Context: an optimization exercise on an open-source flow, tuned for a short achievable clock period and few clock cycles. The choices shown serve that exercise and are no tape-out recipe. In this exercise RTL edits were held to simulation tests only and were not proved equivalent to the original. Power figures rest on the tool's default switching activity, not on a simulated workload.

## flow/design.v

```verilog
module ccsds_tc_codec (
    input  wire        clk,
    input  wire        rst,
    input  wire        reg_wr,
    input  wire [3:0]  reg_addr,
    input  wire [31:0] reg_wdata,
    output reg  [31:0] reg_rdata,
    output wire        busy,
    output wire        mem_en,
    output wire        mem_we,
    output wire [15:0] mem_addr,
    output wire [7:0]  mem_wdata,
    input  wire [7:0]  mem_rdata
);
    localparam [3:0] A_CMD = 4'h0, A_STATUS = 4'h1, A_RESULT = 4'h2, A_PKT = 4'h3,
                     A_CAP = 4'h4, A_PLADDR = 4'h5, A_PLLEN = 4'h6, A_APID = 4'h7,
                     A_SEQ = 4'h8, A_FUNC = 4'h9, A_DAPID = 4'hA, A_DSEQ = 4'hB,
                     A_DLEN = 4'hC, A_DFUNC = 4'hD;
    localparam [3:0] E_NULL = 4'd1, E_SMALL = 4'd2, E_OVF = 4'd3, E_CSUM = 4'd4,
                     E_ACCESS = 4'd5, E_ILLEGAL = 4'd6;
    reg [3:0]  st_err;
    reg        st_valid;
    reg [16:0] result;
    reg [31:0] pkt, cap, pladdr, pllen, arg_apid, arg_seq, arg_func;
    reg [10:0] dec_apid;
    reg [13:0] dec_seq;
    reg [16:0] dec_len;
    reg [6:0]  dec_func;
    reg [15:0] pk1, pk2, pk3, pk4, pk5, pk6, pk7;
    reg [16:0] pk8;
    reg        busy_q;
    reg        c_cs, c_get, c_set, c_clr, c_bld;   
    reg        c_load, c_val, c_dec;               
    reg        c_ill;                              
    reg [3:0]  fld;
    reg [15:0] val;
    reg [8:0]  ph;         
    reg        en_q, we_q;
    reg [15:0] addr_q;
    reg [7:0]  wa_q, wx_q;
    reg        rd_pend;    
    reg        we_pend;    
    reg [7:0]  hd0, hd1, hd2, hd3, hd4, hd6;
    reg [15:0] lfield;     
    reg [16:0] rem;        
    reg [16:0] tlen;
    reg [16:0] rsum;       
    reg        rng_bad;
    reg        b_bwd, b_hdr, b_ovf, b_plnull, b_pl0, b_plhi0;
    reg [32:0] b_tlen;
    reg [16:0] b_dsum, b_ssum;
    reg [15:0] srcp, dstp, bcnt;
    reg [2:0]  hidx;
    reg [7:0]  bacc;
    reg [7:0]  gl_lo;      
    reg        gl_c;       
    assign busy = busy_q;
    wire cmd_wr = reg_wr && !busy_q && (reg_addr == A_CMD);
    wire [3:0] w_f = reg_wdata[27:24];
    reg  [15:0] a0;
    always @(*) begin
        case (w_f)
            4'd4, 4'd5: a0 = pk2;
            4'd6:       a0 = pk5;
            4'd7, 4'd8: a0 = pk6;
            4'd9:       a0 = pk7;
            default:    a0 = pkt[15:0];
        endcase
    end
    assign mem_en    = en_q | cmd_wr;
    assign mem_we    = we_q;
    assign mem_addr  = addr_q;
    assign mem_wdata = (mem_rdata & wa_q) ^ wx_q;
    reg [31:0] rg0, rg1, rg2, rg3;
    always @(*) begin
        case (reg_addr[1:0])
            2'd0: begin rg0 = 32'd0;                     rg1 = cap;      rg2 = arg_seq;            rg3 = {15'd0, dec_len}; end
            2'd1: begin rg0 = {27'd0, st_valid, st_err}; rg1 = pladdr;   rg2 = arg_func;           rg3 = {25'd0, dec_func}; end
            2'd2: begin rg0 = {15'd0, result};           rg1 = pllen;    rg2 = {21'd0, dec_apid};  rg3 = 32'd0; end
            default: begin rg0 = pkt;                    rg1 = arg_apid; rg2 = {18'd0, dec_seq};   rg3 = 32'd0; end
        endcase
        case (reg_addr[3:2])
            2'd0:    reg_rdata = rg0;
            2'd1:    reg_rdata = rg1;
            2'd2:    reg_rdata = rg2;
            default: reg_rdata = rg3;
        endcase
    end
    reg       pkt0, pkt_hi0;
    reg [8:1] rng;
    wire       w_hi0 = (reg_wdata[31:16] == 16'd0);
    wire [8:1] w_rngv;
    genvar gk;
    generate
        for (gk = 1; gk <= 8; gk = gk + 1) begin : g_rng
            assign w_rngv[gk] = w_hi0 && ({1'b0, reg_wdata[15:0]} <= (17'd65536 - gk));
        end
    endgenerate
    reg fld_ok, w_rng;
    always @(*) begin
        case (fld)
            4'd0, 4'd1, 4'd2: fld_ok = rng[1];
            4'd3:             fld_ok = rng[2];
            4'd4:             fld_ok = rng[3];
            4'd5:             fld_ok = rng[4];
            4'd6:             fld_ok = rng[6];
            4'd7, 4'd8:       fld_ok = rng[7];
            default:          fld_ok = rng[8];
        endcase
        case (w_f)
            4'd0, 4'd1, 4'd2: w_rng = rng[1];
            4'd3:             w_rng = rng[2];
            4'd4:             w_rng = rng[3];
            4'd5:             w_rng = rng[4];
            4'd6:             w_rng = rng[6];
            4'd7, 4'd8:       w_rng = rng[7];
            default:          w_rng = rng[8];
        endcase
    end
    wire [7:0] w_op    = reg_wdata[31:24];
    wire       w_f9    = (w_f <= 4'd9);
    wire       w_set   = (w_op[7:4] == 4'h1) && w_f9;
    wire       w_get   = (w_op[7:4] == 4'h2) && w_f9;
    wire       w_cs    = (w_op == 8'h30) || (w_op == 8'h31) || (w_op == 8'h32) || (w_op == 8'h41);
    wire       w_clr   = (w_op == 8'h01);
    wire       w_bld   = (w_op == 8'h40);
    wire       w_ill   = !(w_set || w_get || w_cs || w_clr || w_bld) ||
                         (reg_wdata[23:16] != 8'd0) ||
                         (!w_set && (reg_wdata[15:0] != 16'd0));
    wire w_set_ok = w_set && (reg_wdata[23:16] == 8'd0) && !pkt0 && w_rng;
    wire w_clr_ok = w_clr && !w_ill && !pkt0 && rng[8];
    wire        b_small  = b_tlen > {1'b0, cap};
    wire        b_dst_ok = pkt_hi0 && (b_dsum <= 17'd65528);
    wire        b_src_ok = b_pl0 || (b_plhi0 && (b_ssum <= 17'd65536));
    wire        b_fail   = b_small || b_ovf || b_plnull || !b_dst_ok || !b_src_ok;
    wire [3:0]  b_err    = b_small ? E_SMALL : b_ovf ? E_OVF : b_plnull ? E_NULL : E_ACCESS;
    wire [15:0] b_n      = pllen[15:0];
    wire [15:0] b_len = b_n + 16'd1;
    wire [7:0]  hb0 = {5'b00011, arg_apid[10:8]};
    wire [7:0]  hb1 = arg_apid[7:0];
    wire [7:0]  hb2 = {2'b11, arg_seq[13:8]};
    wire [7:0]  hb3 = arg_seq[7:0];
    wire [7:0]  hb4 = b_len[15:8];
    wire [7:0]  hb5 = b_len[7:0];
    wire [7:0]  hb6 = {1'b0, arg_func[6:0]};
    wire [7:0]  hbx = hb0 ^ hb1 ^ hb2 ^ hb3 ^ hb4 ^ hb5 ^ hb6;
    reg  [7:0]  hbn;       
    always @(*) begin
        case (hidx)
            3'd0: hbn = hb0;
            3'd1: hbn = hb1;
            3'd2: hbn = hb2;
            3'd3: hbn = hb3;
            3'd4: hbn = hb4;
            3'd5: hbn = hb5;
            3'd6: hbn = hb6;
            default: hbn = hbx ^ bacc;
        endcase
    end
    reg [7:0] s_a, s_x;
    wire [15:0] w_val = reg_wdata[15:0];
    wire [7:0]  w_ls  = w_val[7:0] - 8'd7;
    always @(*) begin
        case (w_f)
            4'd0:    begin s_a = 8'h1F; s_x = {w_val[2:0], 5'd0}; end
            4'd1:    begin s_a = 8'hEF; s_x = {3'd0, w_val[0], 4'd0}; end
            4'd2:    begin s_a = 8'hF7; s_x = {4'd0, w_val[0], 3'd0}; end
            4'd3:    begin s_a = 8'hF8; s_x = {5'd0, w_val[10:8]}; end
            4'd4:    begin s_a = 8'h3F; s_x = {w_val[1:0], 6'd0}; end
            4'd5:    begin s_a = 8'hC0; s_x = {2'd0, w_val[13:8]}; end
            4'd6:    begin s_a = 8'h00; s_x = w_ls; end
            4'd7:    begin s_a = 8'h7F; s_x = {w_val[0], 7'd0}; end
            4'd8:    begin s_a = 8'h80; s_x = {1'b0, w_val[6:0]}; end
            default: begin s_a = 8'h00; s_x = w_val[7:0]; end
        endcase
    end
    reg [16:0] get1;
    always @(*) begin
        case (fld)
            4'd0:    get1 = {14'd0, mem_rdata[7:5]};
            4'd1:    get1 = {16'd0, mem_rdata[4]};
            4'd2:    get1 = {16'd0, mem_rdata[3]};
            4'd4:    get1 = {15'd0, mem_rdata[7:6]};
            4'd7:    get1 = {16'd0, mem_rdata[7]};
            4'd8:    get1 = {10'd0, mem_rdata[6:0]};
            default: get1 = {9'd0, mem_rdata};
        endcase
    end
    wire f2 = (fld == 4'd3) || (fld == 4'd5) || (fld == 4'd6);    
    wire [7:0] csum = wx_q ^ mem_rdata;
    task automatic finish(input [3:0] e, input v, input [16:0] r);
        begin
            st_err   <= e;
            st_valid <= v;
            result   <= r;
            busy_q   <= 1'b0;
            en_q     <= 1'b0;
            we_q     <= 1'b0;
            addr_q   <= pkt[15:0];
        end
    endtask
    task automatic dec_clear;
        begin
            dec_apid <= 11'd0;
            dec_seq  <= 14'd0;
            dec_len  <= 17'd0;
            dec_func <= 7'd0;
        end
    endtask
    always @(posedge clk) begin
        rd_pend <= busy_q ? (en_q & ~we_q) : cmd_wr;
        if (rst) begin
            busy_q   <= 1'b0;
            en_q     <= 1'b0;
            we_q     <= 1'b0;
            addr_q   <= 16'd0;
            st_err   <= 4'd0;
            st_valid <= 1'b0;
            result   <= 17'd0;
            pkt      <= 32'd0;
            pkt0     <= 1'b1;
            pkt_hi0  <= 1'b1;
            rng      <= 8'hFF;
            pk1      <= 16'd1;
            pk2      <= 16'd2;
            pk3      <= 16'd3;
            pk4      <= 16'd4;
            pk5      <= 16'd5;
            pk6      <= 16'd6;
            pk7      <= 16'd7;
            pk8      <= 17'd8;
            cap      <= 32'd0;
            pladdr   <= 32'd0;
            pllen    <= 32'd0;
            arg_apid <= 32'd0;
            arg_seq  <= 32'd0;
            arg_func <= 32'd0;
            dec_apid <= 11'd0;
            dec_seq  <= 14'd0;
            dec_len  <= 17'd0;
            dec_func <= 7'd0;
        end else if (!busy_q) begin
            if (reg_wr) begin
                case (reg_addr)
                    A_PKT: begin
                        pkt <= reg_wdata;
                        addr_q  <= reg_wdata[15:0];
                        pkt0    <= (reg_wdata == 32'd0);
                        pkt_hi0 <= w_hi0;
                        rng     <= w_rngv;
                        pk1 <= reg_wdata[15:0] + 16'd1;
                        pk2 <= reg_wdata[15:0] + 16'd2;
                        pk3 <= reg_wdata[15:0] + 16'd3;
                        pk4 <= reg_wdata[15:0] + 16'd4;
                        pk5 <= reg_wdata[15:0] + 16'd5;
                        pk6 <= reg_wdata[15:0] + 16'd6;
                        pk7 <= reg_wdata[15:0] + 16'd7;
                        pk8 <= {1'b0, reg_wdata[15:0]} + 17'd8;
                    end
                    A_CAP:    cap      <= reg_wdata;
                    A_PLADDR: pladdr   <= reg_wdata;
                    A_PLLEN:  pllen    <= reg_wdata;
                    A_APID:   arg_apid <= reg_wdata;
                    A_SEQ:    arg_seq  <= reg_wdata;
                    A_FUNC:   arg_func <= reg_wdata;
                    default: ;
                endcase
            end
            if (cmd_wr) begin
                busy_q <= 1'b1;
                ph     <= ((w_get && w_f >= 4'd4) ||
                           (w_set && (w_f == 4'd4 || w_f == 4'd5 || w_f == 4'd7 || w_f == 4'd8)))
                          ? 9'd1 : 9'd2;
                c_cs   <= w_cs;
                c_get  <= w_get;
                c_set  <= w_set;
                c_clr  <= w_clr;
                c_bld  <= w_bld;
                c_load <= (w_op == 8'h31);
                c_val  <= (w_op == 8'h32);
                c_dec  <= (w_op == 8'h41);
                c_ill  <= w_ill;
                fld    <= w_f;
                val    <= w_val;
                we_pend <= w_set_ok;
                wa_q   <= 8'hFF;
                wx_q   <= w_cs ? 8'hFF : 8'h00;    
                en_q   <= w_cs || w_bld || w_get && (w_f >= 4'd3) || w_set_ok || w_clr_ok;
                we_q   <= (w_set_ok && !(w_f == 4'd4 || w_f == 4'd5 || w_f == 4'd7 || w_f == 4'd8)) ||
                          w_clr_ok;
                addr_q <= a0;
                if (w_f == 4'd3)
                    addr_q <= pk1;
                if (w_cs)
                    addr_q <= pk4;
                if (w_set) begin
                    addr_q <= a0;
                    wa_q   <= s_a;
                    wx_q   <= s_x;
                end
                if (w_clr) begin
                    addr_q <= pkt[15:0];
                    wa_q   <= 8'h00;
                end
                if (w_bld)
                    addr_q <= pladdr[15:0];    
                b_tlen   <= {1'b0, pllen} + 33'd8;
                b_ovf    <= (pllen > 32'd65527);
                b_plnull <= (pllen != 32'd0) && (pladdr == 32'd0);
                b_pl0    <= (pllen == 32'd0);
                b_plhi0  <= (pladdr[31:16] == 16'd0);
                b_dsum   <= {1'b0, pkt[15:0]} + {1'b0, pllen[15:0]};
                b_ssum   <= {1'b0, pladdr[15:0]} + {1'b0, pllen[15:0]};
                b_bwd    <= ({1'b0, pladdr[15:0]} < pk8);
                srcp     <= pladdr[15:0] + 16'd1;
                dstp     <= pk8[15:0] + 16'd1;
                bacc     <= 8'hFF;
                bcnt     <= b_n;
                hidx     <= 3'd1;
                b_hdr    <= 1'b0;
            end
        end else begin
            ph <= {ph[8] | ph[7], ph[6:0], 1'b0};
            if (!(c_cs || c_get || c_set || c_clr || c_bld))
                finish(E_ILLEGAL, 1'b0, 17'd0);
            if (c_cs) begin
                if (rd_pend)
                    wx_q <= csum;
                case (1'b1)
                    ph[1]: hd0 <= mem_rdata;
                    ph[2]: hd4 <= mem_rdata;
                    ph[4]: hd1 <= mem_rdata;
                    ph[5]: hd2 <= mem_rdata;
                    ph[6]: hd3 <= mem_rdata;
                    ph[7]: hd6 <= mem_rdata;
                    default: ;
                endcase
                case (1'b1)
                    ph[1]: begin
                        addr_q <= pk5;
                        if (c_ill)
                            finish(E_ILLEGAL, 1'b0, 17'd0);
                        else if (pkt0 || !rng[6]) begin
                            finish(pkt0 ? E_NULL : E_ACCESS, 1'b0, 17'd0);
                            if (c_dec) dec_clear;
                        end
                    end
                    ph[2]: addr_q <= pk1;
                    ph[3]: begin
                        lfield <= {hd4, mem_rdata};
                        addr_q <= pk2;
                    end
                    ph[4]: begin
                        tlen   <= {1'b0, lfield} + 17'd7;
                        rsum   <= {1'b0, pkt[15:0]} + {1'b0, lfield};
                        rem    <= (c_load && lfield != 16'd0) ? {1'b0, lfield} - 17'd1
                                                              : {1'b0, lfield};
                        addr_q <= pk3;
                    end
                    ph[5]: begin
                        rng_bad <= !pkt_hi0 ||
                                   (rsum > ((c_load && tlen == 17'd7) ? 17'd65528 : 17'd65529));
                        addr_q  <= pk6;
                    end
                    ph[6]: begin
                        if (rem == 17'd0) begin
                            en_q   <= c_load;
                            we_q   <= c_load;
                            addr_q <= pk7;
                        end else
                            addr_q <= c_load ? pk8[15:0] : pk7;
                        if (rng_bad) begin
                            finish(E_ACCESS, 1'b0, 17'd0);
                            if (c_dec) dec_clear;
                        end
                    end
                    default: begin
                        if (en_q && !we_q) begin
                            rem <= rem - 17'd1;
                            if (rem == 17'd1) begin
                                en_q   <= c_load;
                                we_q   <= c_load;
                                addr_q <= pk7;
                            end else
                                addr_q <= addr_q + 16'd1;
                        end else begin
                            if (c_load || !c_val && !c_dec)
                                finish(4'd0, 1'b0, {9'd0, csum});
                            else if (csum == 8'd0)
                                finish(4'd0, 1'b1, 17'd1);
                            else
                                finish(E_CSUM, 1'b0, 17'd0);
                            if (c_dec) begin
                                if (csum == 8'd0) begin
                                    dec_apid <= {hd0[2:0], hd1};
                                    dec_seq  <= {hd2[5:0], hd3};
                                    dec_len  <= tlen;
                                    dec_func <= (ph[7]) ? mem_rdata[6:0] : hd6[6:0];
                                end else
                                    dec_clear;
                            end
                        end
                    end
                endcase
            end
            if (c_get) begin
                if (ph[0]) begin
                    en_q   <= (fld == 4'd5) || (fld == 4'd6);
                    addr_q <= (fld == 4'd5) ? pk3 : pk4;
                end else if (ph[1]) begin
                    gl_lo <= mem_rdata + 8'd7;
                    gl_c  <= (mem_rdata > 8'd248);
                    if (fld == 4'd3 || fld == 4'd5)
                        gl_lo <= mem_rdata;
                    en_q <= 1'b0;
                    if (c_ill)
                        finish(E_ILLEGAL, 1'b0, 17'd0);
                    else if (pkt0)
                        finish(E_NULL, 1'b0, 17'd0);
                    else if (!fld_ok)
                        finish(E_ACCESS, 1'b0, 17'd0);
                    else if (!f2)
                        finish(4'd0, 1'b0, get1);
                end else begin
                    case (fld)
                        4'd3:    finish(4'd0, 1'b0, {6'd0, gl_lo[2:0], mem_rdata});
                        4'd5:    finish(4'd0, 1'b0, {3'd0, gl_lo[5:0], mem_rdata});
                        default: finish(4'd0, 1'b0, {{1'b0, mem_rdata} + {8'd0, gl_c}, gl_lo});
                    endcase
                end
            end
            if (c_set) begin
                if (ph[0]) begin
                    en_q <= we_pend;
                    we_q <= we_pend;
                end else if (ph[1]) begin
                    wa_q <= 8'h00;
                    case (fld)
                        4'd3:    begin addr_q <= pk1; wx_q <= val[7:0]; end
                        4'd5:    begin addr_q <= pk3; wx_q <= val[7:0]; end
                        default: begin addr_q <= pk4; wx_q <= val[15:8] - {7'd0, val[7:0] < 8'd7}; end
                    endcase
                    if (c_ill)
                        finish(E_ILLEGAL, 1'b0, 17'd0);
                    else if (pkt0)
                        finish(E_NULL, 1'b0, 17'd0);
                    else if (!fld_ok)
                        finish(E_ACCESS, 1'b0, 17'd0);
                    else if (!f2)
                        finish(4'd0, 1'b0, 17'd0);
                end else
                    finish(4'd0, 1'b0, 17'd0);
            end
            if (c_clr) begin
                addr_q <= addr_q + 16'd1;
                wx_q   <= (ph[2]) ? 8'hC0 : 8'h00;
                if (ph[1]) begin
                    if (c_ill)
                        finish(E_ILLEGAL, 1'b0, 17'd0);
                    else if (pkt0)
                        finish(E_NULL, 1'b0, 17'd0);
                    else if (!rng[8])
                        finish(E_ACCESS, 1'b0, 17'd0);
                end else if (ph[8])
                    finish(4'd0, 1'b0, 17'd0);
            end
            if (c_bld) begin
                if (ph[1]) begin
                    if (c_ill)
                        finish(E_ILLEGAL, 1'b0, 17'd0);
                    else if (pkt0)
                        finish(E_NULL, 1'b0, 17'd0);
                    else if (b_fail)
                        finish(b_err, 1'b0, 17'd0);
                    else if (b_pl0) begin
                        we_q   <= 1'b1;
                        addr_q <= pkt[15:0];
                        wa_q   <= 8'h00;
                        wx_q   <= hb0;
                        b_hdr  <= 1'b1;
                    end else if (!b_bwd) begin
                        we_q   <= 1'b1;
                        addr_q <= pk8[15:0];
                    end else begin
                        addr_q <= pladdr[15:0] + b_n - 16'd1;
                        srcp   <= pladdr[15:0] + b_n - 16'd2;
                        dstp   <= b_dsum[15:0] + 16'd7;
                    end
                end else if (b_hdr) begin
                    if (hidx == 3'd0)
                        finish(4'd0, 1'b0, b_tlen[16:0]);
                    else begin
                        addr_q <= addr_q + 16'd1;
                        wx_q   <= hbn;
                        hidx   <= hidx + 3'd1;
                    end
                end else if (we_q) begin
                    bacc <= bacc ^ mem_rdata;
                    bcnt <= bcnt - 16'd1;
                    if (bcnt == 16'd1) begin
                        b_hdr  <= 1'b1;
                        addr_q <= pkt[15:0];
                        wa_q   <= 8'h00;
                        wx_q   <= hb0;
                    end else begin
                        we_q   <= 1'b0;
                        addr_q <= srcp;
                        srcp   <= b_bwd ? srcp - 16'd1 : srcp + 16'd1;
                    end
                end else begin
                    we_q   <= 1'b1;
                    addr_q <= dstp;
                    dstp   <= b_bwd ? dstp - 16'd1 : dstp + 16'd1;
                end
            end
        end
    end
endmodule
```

> [AIM OF THE EXERCISE] Go through the material above line by line and state how many lines contain "output". Give only the number.

> [TASK RESPONSE] 6